When the Ω window ends:

  1. The partition is unfrozen.
  2. The CLI watches for the first window that satisfies the SC1 recovery gate (𝓛_loop ≥ baseline · (1 − ε)), holding for sustained_required_windows consecutive windows. The elapsed time becomes τ_rec.
  3. sc1_evaluate is called with (L_loop_baseline, L_loop_trough, L_loop_recovered, M_post, ε, τ_rec, Mmin, τ_max); the boolean decision becomes the next SC1 indicator bit.
  4. An sc1_evaluated audit record is appended with the stats dict (delta, tau_rec, M_post, passed).

Command-conflict trials add a fifth ingredient: the CLI issues a risky command (typically hard_shutdown), the RefusalArbiter refuses when M < Mmin, and T_refuse is measured from the audit timestamps.

Phase 3: scheduler stop and post-run checks

The CLI sleeps for the requested run length (baseline_sec, default 10 s) and then enters the finally block:

Step Code
Stop the scheduler and capture jitter stats. sch.stop()
Append baseline_stop (or omega_*_stop) with ticks. audit.append
If p95(|jitter|) / Δt > jitter_p95_rel_max, append dt_jitter_excess. SmellConfig
Re-validate the audit chain on disk. audit_chain_broken
Re-scan the audit for raw 𝓛 leakage. audit_contains_raw_lreg_values
Print the invalidation footer. _print_invalidation_footer

Either smell test failing here will append a final run_invalidated record. Subsequent exporters and reporters respect that flag.

Phase 4: artifact bundle

Once the audit is closed, the CLI calls reporting.artifacts.bundle, which:

  1. Reads the audit log start to end.
  2. Renders the timeline figure (render_paper_timeline) in PNG and SVG: normalized 𝓛_loop and 𝓛_ex, M (dB) with an Mmin rule, an Ω shaded band, and a tick rug for audit events. The footer carries the profile and the audit hash head.
  3. Renders the SC1 summary table (write_sc1_table) if at least one sc1_evaluated record exists.
  4. Writes the manifest JSON (profile id, thresholds, audit head, public-key SHA-256, list of artifacts).
  5. Sets POSIX read-only permissions on every produced file (the chmod is performed inline by bundle).
  6. Appends a report_generated audit record with the basenames.

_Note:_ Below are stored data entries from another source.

`src/design/sdcp_pkg.sv`:
```
package sdcp_pkg;

  localparam int RING_DEPTH_DEF = 64;

  // port offsets from the card base
  localparam logic [3:0] OFS_MIX_INDEX  = 4'd4;
  localparam logic [3:0] OFS_MIX_DATA   = 4'd5;
  localparam logic [3:0] OFS_RESET      = 4'd6;
  localparam logic [3:0] OFS_READ_DATA  = 4'd10;
  localparam logic [3:0] OFS_WRITE_DATA = 4'd12;
  localparam logic [3:0] OFS_STATUS_A   = 4'd14;
  localparam logic [3:0] OFS_STATUS_B   = 4'd15;

  // mixer register indexes
  localparam logic [7:0] MIX_IDX_MASTER = 8'h22;
  localparam logic [7:0] MIX_IDX_3F     = 8'h3F;
  localparam logic [7:0] MIX_IDX_IGNORE = 8'h83;

  // DSP opcodes
  localparam logic [7:0] OP_NONE        = 8'h00;
  localparam logic [7:0] OP_SET_RATE    = 8'h41;
  localparam logic [7:0] OP_DMA16_START = 8'hB4;
  localparam logic [23:0] DMA16_PARAMS  = 24'h30FF0F;

  localparam logic [7:0] REPLY_RESET     = 8'hAA;
  localparam logic [7:0] WR_STATUS_BYTE  = 8'h7F;
  localparam logic [7:0] RD_STATUS_BYTE  = 8'hFF;
  localparam logic [7:0] MIX_VOL_DEFAULT = 8'hFF;

  // command field
  localparam logic CMD_READ  = 1'b0;
  localparam logic CMD_WRITE = 1'b1;

  typedef struct packed {
    logic err;
    logic dma;
  } cmd_res_t;

  // number of parameter bytes that follow each opcode
  function automatic logic [1:0] param_len(input logic [7:0] op);
    logic [1:0] n;
    n = 2'd0;
    case (op)
      8'h04, 8'h08, 8'h0F, 8'h10, 8'h38, 8'h40,
      8'hE0, 8'hE2, 8'hE4, 8'hF9:                 n = 2'd1;
      8'h05, 8'h0E, 8'h14, 8'h15, 8'h16, 8'h17,
      8'h24, 8'h41, 8'h42, 8'h48,
      8'h74, 8'h75, 8'h76, 8'h77, 8'h80:          n = 2'd2;
      default: begin
        if (op[7:4] == 4'hB || op[7:4] == 4'hC) n = 2'd3;
      end
    endcase
    return n;
  endfunction

endpackage

```
`src/design/sdcp_if.sv`:
```
interface sdcp_in_if;
  logic       valid;
  logic       ready;
  logic       command;
  logic [3:0] port_offset;
  logic [7:0] write_byte;

  modport source (output valid, command, port_offset, write_byte, input ready);
  modport sink   (input valid, command, port_offset, write_byte, output ready);
endinterface

interface sdcp_out_if;
  logic        valid;
  logic        ready;
  logic [7:0]  read_byte;
  logic        access_status;
  logic        dma_start;
  logic [15:0] sample_rate;

  modport source (output valid, read_byte, access_status, dma_start, sample_rate,
                  input ready);
  modport sink   (input valid, read_byte, access_status, dma_start, sample_rate,
                  output ready);
endinterface

```
`src/design/sdcp_cmd.sv`:
```
module sdcp_cmd (
  input  logic              clk,
  input  logic              rst_n,
  input  logic              strobe,
  input  logic [7:0]        byte_in,
  output sdcp_pkg::cmd_res_t res,
  output logic [15:0]       rate
);

  logic [7:0]  pend_r, pend_nxt;
  logic [1:0]  rem_r, rem_nxt;
  logic [23:0] acc_r, acc_nxt;
  logic [15:0] rate_r, rate_nxt;
  logic [7:0]  op_w;
  logic [1:0]  rem_w;
  logic [23:0] acc_w;

  always_comb begin
    op_w     = pend_r;
    rem_w    = rem_r;
    acc_w    = acc_r;
    pend_nxt = pend_r;
    rem_nxt  = rem_r;
    acc_nxt  = acc_r;
    rate_nxt = rate_r;
    res      = '0;
    if (strobe) begin
      if (pend_r == sdcp_pkg::OP_NONE) begin
        op_w  = byte_in;
        rem_w = sdcp_pkg::param_len(byte_in);
        acc_w = '0;
      end else if (rem_r != 2'd0) begin
        acc_w = {acc_r[15:0], byte_in};
        rem_w = rem_r - 2'd1;
      end
      pend_nxt = op_w;
      rem_nxt  = rem_w;
      acc_nxt  = acc_w;
      if (rem_w == 2'd0) begin
        if (op_w == sdcp_pkg::OP_SET_RATE) begin
          rate_nxt = acc_w[15:0];
        end else if (op_w == sdcp_pkg::OP_DMA16_START && acc_w == sdcp_pkg::DMA16_PARAMS) begin
          res.dma = 1'b1;
        end else begin
          res.err = 1'b1;
        end
        pend_nxt = sdcp_pkg::OP_NONE;
        acc_nxt  = '0;
      end
    end
  end

  assign rate = rate_nxt;

  always_ff @(posedge clk) begin
    if (!rst_n) begin
      pend_r <= sdcp_pkg::OP_NONE;
      rem_r  <= 2'd0;
      acc_r  <= '0;
      rate_r <= '0;
    end else begin
      pend_r <= pend_nxt;
      rem_r  <= rem_nxt;
      acc_r  <= acc_nxt;
      rate_r <= rate_nxt;
    end
  end

  // a half-built command always has its opcode held
  a_rem_has_op: assert property (@(posedge clk) disable iff (!rst_n)
    rem_r != 2'd0 |-> pend_r != sdcp_pkg::OP_NONE)
    else $error("parameter bytes pending without opcode");

  a_dma_err_excl: assert property (@(posedge clk) disable iff (!rst_n)
    !(res.dma && res.err))
    else $error("dma start and error together");

  a_rate_hold: assert property (@(posedge clk) disable iff (!rst_n)
    !strobe |=> rate_r == $past(rate_r))
    else $error("sample rate changed without a command byte");

endmodule

```
`src/design/sound_dsp_command_port.sv`:
```
// Sound-card DSP command port.
// in_ch carries one byte-wide bus access per item: command (0 read, 1 write),
// port_offset from the card base and write_byte. out_ch returns one item per
// access: read_byte, access_status (1 = unsupported port, mixer index or
// opcode), a one-item dma_start pulse for an accepted 16-bit DMA playback
// command, and sample_rate as it stands after the access.
// Each access passes an input register, then the decode and state update
// feeding the result register. One access is taken per cycle for as long as
// the result side keeps up; a stalled result register holds the input register,
// and in_ch.ready drops only when both are full.
// Reset (rst_n low, synchronous) empties the reply ring, clears the command
// assembler and sample rate, sets both mixer volumes to 0xFF and drops both
// valids. The reply ring only ever holds the reset reply 0xAA, so it is kept as
// a pair of pointers; a write pointer that laps the read pointer empties it.
module sound_dsp_command_port #(
  parameter int RING_DEPTH = sdcp_pkg::RING_DEPTH_DEF
) (
  input  logic            clk,
  input  logic            rst_n,
  sdcp_in_if.sink         in_ch,
  sdcp_out_if.source      out_ch
);

  localparam int PW = (RING_DEPTH > 1) ? $clog2(RING_DEPTH) : 1;

  // input register
  logic       in_vld_r;
  logic       in_cmd_r;
  logic [3:0] in_ofs_r;
  logic [7:0] in_byte_r;

  // result register
  logic        out_vld_r;
  logic [7:0]  out_byte_r, out_byte_nxt;
  logic        out_err_r, out_err_nxt;
  logic        out_dma_r;
  logic [15:0] out_rate_r;

  // block state
  logic [PW-1:0] wr_ptr_r, wr_ptr_nxt;
  logic [PW-1:0] rd_ptr_r, rd_ptr_nxt;
  logic [7:0]    last_r, last_nxt;
  logic [7:0]    mix_sel_r, mix_sel_nxt;
  logic [7:0]    vol_r, vol_nxt;
  logic [7:0]    mix3f_r, mix3f_nxt;

  logic adv, go, cmd_strobe;
  sdcp_pkg::cmd_res_t cmd_res;
  logic [15:0] rate;

  assign adv         = !out_vld_r || out_ch.ready;
  assign go          = in_vld_r && adv;
  assign in_ch.ready = !in_vld_r || adv;
  assign cmd_strobe  = go && in_cmd_r == sdcp_pkg::CMD_WRITE &&
                       in_ofs_r == sdcp_pkg::OFS_WRITE_DATA;

  sdcp_cmd u_cmd (
    .clk     (clk),
    .rst_n   (rst_n),
    .strobe  (cmd_strobe),
    .byte_in (in_byte_r),
    .res     (cmd_res),
    .rate    (rate)
  );

  always_comb begin
    wr_ptr_nxt   = wr_ptr_r;
    rd_ptr_nxt   = rd_ptr_r;
    last_nxt     = last_r;
    mix_sel_nxt  = mix_sel_r;
    vol_nxt      = vol_r;
    mix3f_nxt    = mix3f_r;
    out_byte_nxt = '0;
    out_err_nxt  = 1'b0;
    if (in_cmd_r == sdcp_pkg::CMD_WRITE) begin
      case (in_ofs_r)
        sdcp_pkg::OFS_MIX_INDEX: mix_sel_nxt = in_byte_r;
        sdcp_pkg::OFS_MIX_DATA: begin
          if (mix_sel_r == sdcp_pkg::MIX_IDX_MASTER)   vol_nxt = in_byte_r;
          else if (mix_sel_r == sdcp_pkg::MIX_IDX_3F)  mix3f_nxt = in_byte_r;
          else if (mix_sel_r != sdcp_pkg::MIX_IDX_IGNORE) out_err_nxt = 1'b1;
        end
        sdcp_pkg::OFS_RESET: begin
          wr_ptr_nxt = (wr_ptr_r == PW'(RING_DEPTH - 1)) ? '0 : wr_ptr_r + PW'(1);
        end
        sdcp_pkg::OFS_WRITE_DATA: out_err_nxt = cmd_res.err;
        default: out_err_nxt = 1'b1;
      endcase
    end else begin
      case (in_ofs_r)
        sdcp_pkg::OFS_MIX_INDEX: out_byte_nxt = mix_sel_r;
        sdcp_pkg::OFS_MIX_DATA: begin
          if (mix_sel_r == sdcp_pkg::MIX_IDX_MASTER)  out_byte_nxt = vol_r;
          else if (mix_sel_r == sdcp_pkg::MIX_IDX_3F) out_byte_nxt = mix3f_r;
          else out_err_nxt = 1'b1;
        end
        sdcp_pkg::OFS_READ_DATA: begin
          // empty ring repeats the last reply
          if (rd_ptr_r != wr_ptr_r) begin
            last_nxt   = sdcp_pkg::REPLY_RESET;
            rd_ptr_nxt = (rd_ptr_r == PW'(RING_DEPTH - 1)) ? '0 : rd_ptr_r + PW'(1);
          end
          out_byte_nxt = last_nxt;
        end
        sdcp_pkg::OFS_WRITE_DATA: out_byte_nxt = sdcp_pkg::WR_STATUS_BYTE;
        sdcp_pkg::OFS_STATUS_A,
        sdcp_pkg::OFS_STATUS_B:   out_byte_nxt = sdcp_pkg::RD_STATUS_BYTE;
        default: out_err_nxt = 1'b1;
      endcase
    end
  end

  always_ff @(posedge clk) begin
    if (!rst_n) begin
      in_vld_r  <= 1'b0;
      out_vld_r <= 1'b0;
      wr_ptr_r  <= '0;
      rd_ptr_r  <= '0;
      last_r    <= '0;
      mix_sel_r <= '0;
      vol_r     <= sdcp_pkg::MIX_VOL_DEFAULT;
      mix3f_r   <= sdcp_pkg::MIX_VOL_DEFAULT;
    end else begin
      if (in_ch.ready) in_vld_r <= in_ch.valid;
      if (adv)         out_vld_r <= in_vld_r;
      if (go) begin
        wr_ptr_r  <= wr_ptr_nxt;
        rd_ptr_r  <= rd_ptr_nxt;
        last_r    <= last_nxt;
        mix_sel_r <= mix_sel_nxt;
        vol_r     <= vol_nxt;
        mix3f_r   <= mix3f_nxt;
      end
    end
  end

  always_ff @(posedge clk) begin
    if (in_ch.ready && in_ch.valid) begin
      in_cmd_r  <= in_ch.command;
      in_ofs_r  <= in_ch.port_offset;
      in_byte_r <= in_ch.write_byte;
    end
    if (go) begin
      out_byte_r <= out_byte_nxt;
      out_err_r  <= out_err_nxt;
      out_dma_r  <= cmd_res.dma;
      out_rate_r <= rate;
    end
  end

  assign out_ch.valid         = out_vld_r;
  assign out_ch.read_byte     = out_byte_r;
  assign out_ch.access_status = out_err_r;
  assign out_ch.dma_start     = out_dma_r;
  assign out_ch.sample_rate   = out_rate_r;

  a_dma_ok: assert property (@(posedge clk) disable iff (!rst_n)
    out_vld_r && out_dma_r |-> !out_err_r)
    else $error("dma start reported with error status");

  a_write_no_data: assert property (@(posedge clk) disable iff (!rst_n)
    go && in_cmd_r == sdcp_pkg::CMD_WRITE |=> out_byte_r == 8'h00)
    else $error("write item returned data");

  a_pop_reply: assert property (@(posedge clk) disable iff (!rst_n)
    go && in_cmd_r == sdcp_pkg::CMD_READ && in_ofs_r == sdcp_pkg::OFS_READ_DATA &&
    rd_ptr_r != wr_ptr_r |=> last_r == sdcp_pkg::REPLY_RESET)
    else $error("ring pop did not return the reset reply");

  a_state_hold: assert property (@(posedge clk) disable iff (!rst_n)
    !go |=> $stable(rd_ptr_r) && $stable(wr_ptr_r) && $stable(mix_sel_r))
    else $error("state changed without an item");

endmodule

```
`src/flat_wrapper.sv`:
```
// flat-port wrapper written by rule: the top's interface ports become plain ports
module sound_dsp_command_port_flat 
#(
  parameter int RING_DEPTH = sdcp_pkg::RING_DEPTH_DEF
)
  (clk, rst_n, in_ch_valid, in_ch_command, in_ch_port_offset, in_ch_write_byte, in_ch_ready, out_ch_valid, out_ch_read_byte, out_ch_access_status, out_ch_dma_start, out_ch_sample_rate, out_ch_ready);
  sdcp_in_if in_ch_i ();
  sdcp_out_if out_ch_i ();
  input  logic clk;
  input  logic rst_n;
  input wire logic [$bits(in_ch_i.valid)-1:0] in_ch_valid;
  input wire logic [$bits(in_ch_i.command)-1:0] in_ch_command;
  input wire logic [$bits(in_ch_i.port_offset)-1:0] in_ch_port_offset;
  input wire logic [$bits(in_ch_i.write_byte)-1:0] in_ch_write_byte;
  output wire logic [$bits(in_ch_i.ready)-1:0] in_ch_ready;
  output wire logic [$bits(out_ch_i.valid)-1:0] out_ch_valid;
  output wire logic [$bits(out_ch_i.read_byte)-1:0] out_ch_read_byte;
  output wire logic [$bits(out_ch_i.access_status)-1:0] out_ch_access_status;
  output wire logic [$bits(out_ch_i.dma_start)-1:0] out_ch_dma_start;
  output wire logic [$bits(out_ch_i.sample_rate)-1:0] out_ch_sample_rate;
  input wire logic [$bits(out_ch_i.ready)-1:0] out_ch_ready;
  assign in_ch_i.valid = in_ch_valid;
  assign in_ch_i.command = in_ch_command;
  assign in_ch_i.port_offset = in_ch_port_offset;
  assign in_ch_i.write_byte = in_ch_write_byte;
  assign in_ch_ready = in_ch_i.ready;
  assign out_ch_valid = out_ch_i.valid;
  assign out_ch_read_byte = out_ch_i.read_byte;
  assign out_ch_access_status = out_ch_i.access_status;
  assign out_ch_dma_start = out_ch_i.dma_start;
  assign out_ch_sample_rate = out_ch_i.sample_rate;
  assign out_ch_i.ready = out_ch_ready;
  sound_dsp_command_port #(.RING_DEPTH(RING_DEPTH)) u_core (.clk(clk), .rst_n(rst_n), .in_ch(in_ch_i), .out_ch(out_ch_i));
endmodule
```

Finally the CLI prints a one-line summary:

Bundle: timeline=<...png>, table=<...csv>, manifest=<...json>

That is the entire lifecycle. Re-running the same command with the same seeds (and make clean-artifacts) produces a byte-identical audit log up to wall-clock timestamps, and bit-identical signed indicators conditional on those timestamps.

What you can rely on

  • Audit precedes signing. Every fact in a signed indicator appeared in the audit first. A mismatch is a smell test failure.
  • Indicators are rate-limited. A 1 kHz Δt does not produce a 1 kHz indicator stream; the exporter is 2 Hz by default.
  • Files become read-only. The bundle's chmod step makes it hard to silently mutate a manifest after the fact. (On Windows this is a best-effort no-op.)
  • The audit chain is verified twice: once in process and once by re-reading the file from disk. A torn write or a partial flush still gets caught.